It’s interesting to live with both anxiety and depression: sometimes I am overwhelmed with feelings and sensations and other times I feel absolutely nothing. On rare occasions, I feel everything but don’t care about it, which I call an “anxiety/depression combo.” For the most part, I consider myself “functioning,” but sometimes the depression and/or anxiety creeps in and stays with me for a day, weeks or even months. Life and everything that comes with it becomes that much harder and my functioning status quickly deteriorates. During those moments, there are few things that can make me feel better — and that’s relative, sometimes “better” is simply getting out of bed, and sometimes it’s going to work and getting through the day.
I recently thought about things that always make me feel better, no matter what or how I’m feeling. While this list is in no way comprehensive, these are usually my first go-to’s.
1. Ellen DeGeneres
“We need more kindness, more compassion, more joy, more laughter. I definitely want to contribute to that.”

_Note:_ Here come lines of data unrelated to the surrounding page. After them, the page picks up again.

--- config.mk ---
export PLATFORM = sky130hd
export DESIGN_NAME = lsri_front
export DESIGN_NICKNAME = d
export VERILOG_FILES = /design/src/rtl/core/lsri_pkg.sv /design/src/rtl/core/lsri_front.sv
export SDC_FILE = /design/constraint.sdc
export NUM_CORES = 1
export LEC_CHECK = 0
export ABC_AREA = 1
export BUFFER_PORTS_ARGS = -buffer_cell sky130_fd_sc_hd__buf_2
export CELL_PAD_IN_SITES_DETAIL_PLACEMENT = 1
export CELL_PAD_IN_SITES_GLOBAL_PLACEMENT = 2
export CORE_MARGIN = 2
export CORE_UTILIZATION = 31
export CTS_BUF_LIST = sky130_fd_sc_hd__clkbuf_16
export DETAILED_ROUTE_END_ITERATION = 6
export HOLD_SLACK_MARGIN = 0.1
export MAX_ROUTING_LAYER = met4
export PLACE_DENSITY_LB_ADDON = 0.15
export SYNTH_ARGS = -nofsm -noshare
export SYNTH_HDL_FRONTEND = slang
export SYNTH_SLANG_ARGS = --single-unit
--- constraint.sdc ---
create_clock -name clk -period 3 [get_ports clk]
set_input_delay 0.15 -clock clk [delete_from_list [all_inputs] [get_ports clk]]
set_output_delay 0.15 -clock clk [all_outputs]
set_load 0.005 [all_outputs]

It’s hard to summarize my feelings toward Ellen (whom I’ve never even met and is technically a complete stranger). But the woman makes me laugh, cry and laugh until I cry — not many people have that effect on me. She brings genuine happiness to millions of people, me being one of them. Depression often leaves me feeling empty, while my anxiety often leaves me feeling everything, so channeling my energy into the good that is Ellen DeGeneres, gives me hope, which is all I can ask for.
“A true diva is graceful, and talented, and strong, and fearless and brave and someone with humility.”

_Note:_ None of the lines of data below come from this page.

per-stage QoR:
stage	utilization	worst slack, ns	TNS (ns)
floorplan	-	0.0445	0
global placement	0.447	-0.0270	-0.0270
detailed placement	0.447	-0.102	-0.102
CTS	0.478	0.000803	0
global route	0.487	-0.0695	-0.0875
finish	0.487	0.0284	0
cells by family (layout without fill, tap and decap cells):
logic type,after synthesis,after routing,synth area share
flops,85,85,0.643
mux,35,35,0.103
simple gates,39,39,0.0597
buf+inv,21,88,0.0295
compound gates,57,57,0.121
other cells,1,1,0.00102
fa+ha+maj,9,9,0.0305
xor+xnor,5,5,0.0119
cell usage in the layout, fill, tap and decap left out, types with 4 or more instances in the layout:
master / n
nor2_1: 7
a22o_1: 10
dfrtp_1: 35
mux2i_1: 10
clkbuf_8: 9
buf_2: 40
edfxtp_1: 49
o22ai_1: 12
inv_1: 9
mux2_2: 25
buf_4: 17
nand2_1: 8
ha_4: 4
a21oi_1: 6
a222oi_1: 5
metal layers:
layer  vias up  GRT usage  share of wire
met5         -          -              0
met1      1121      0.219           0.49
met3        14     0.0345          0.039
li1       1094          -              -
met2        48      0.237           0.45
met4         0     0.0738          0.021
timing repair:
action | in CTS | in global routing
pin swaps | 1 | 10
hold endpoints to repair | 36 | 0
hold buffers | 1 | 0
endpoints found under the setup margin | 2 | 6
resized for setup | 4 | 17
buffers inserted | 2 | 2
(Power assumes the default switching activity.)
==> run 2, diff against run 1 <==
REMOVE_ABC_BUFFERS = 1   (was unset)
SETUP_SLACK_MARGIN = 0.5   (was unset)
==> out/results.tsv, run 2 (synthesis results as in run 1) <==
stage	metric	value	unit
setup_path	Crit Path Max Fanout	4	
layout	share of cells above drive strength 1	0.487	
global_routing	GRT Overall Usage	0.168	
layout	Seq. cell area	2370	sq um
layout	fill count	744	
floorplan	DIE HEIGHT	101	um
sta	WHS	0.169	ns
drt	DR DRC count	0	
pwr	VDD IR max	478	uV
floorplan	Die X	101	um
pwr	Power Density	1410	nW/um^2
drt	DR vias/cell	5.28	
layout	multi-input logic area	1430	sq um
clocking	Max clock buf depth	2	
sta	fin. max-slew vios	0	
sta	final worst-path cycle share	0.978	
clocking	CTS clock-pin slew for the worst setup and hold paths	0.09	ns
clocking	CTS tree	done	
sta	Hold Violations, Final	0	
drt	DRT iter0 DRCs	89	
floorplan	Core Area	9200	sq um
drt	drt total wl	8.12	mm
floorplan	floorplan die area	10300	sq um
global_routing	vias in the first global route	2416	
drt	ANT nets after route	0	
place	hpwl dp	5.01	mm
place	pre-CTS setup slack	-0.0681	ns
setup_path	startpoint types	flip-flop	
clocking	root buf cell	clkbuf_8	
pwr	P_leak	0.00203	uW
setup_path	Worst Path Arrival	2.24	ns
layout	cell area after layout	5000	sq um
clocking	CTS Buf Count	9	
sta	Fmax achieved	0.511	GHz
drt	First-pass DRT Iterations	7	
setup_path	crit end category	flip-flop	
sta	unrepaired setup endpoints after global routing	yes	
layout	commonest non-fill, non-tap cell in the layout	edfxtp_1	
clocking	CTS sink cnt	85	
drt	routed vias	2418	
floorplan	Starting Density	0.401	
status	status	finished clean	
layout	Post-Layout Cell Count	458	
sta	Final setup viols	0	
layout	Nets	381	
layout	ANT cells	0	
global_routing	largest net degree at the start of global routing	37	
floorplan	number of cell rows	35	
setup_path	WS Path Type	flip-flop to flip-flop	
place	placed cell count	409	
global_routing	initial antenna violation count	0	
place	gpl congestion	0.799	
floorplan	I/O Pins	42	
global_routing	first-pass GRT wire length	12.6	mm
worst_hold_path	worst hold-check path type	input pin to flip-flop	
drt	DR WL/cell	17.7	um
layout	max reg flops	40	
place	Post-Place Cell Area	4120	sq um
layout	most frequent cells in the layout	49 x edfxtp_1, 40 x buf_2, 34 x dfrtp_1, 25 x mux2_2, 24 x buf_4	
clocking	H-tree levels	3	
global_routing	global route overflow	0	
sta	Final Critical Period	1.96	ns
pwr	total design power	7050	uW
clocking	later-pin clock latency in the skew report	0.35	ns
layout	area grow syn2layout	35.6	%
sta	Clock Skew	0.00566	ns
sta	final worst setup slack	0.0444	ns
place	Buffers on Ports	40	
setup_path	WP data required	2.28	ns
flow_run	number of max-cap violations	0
**config.mk**
```make
export PLATFORM = sky130hd
export DESIGN_NAME = rpm_bar_gauge_pixel_renderer_flat
export DESIGN_NICKNAME = d
export VERILOG_FILES = /design/src/sv/rbg_pkg.sv /design/src/sv/rbg_if.sv /design/src/sv/rbg_sequencer.sv /design/src/sv/rbg_datapath.sv /design/src/sv/rpm_bar_gauge_pixel_renderer.sv /design/src/flat_wrapper.sv
export SDC_FILE = /design/constraint.sdc
export NUM_CORES = 1
export LEC_CHECK = 0
export BUFFER_PORTS_ARGS = -buffer_cell sky130_fd_sc_hd__buf_2
export CAP_MARGIN = 20
export CORE_UTILIZATION = 25
export CTS_CLUSTER_SIZE = 14
export DETAILED_ROUTE_END_ITERATION = 7
export PLACE_DENSITY = 0.41
export SYNTH_ARGS = -nofsm -noshare
export SYNTH_HDL_FRONTEND = slang
export SYNTH_HIERARCHICAL = 1
export SYNTH_SLANG_ARGS = --single-unit
export TNS_END_PERCENT = 50
```
**constraint.sdc**
```tcl
create_clock -name clock -period 7.1 [get_ports clock]
set_input_delay 1.42 -clock clock [delete_from_list [all_inputs] [get_ports clock]]
set_output_delay 1.42 -clock clock [all_outputs]
set_load 0.02 [all_outputs]
```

As with Ellen, it’s hard to summarize my feelings toward Beyonce. Music has always been a major part of my life, especially when feeling high levels of depression and/or anxiety, but Beyonce’s music, in addition to her overall fierceness, makes me instantly feel better. A favorite “you go girl” moment is her 2013 Superbowl performance. Considering the power went out in the stadium almost immediately after her performance, I like to think that she literally shut it down. It’s 15 minutes of pure joy.
3. A Cuddle From My Cat
One Saturday nearly 11 years ago, I was at an animal shelter looking for a new member of the family. And there she was — the last of her litter — and she looked at me and I looked at her and I knew we were going to be besties. When my depression is at it’s worst, she provides me with two primary things: 1. Accountability to take care of another; and 2. With unconditional love. The second I come through the door she meets me there for a hug. It’s a small moment where I can take a deep breath and feel safe and calm.

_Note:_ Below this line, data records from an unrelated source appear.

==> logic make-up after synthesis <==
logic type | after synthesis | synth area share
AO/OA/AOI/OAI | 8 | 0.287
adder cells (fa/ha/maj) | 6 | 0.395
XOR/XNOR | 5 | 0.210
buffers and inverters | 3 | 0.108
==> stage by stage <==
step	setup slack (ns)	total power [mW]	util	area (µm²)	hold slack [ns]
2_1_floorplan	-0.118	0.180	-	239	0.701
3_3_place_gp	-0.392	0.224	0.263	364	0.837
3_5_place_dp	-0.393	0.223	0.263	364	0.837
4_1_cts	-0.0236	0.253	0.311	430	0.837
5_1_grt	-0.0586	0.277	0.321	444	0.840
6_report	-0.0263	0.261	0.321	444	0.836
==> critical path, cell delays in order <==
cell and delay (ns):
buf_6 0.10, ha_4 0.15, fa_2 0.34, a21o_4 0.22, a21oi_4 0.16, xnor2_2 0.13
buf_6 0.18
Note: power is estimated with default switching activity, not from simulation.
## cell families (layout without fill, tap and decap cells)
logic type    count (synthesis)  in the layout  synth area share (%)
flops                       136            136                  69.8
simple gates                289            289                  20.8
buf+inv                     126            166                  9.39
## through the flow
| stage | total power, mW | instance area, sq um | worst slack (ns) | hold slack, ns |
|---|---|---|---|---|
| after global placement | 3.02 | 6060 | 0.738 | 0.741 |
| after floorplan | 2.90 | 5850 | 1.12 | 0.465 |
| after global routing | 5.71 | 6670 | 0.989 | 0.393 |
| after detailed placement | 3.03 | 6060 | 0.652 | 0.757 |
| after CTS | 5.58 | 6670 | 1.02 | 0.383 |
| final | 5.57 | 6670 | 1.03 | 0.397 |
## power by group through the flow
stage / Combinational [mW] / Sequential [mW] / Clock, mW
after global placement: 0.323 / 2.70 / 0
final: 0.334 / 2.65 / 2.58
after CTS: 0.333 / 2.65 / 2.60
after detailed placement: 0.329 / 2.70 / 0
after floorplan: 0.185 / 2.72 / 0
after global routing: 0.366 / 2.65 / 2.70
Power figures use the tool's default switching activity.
$ cat config.mk
export PLATFORM = sky130hd
export DESIGN_NAME = i2c_eeprom_master_core
export DESIGN_NICKNAME = d
export VERILOG_FILES = /design/src/hdl/i2cee_pkg.sv /design/src/hdl/i2cee_pbuf.sv /design/src/hdl/i2cee_ctrl.sv /design/src/hdl/i2cee_top_unused_guard.sv /design/src/hdl/i2c_eeprom_master_core.sv
export VERILOG_INCLUDE_DIRS = /design/src /design/src/hdl
export SDC_FILE = /design/constraint.sdc
export NUM_CORES = 1
export LEC_CHECK = 0
export ABC_CLOCK_PERIOD_IN_PS = 2680
export BUFFER_PORTS_ARGS = -buffer_cell sky130_fd_sc_hd__buf_2
export CORE_AREA = 2 2 138 140
export CTS_CLUSTER_SIZE = 25
export DETAILED_ROUTE_END_ITERATION = 6
export DIE_AREA = 0 0 140 142
export GPL_TIMING_DRIVEN = 0
export PLACE_DENSITY_LB_ADDON = 0.05
export SYNTH_ARGS = -nofsm -noshare
export SYNTH_HDL_FRONTEND = slang
export SYNTH_SLANG_ARGS = --single-unit
$ cat constraint.sdc
create_clock -name clk -period 2.68 [get_ports clk]
set_input_delay 0.268 -clock clk [delete_from_list [all_inputs] [get_ports clk]]
set_output_delay 0.268 -clock clk [all_outputs]
set_load 0.03 [all_outputs]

4. Talking to My Favorite Little Human
There are many reasons I don’t want to have children, and all of them are private and nobody’s business thank-you-very-much, but one of, if not my favorite humans is my best friend’s daughter. She tells it like it is, she’s extremely smart and she’s one of the most empathetic people I’ve ever met — and she’s four. I’m the long-lost auntie who buys her books like “Of Thee I Sing: A Letter to My Daughters by President Barack Obama” and “She Persisted: 13 Women Who Changed the World by Chelsea Clinton.” Most evenings, she sends me voice messages via text, along with some very well-thought-out emoji’s, and it completely makes my day. When I talk to her via FaceTime or just on the phone, it puts things back in perspective and reminds me there is good in the world, and that good comes in the shape of a fantastic 4-year-old who lives in Minnesota.
5. “Will & Grace”
I’ve been watching “Will & Grace” since the beginning — that’s 20 years ago. I have seen every episode at least five times, and that’s being modest. It always makes me feel better and has now turned into a comfort — a way to quiet my mind after a bad day. Want to laugh until you pee? These are my two favorite episodes: “Alive and Schticking” (season eight, episode one) and “Last Ex to Brooklyn” (season six, episode two).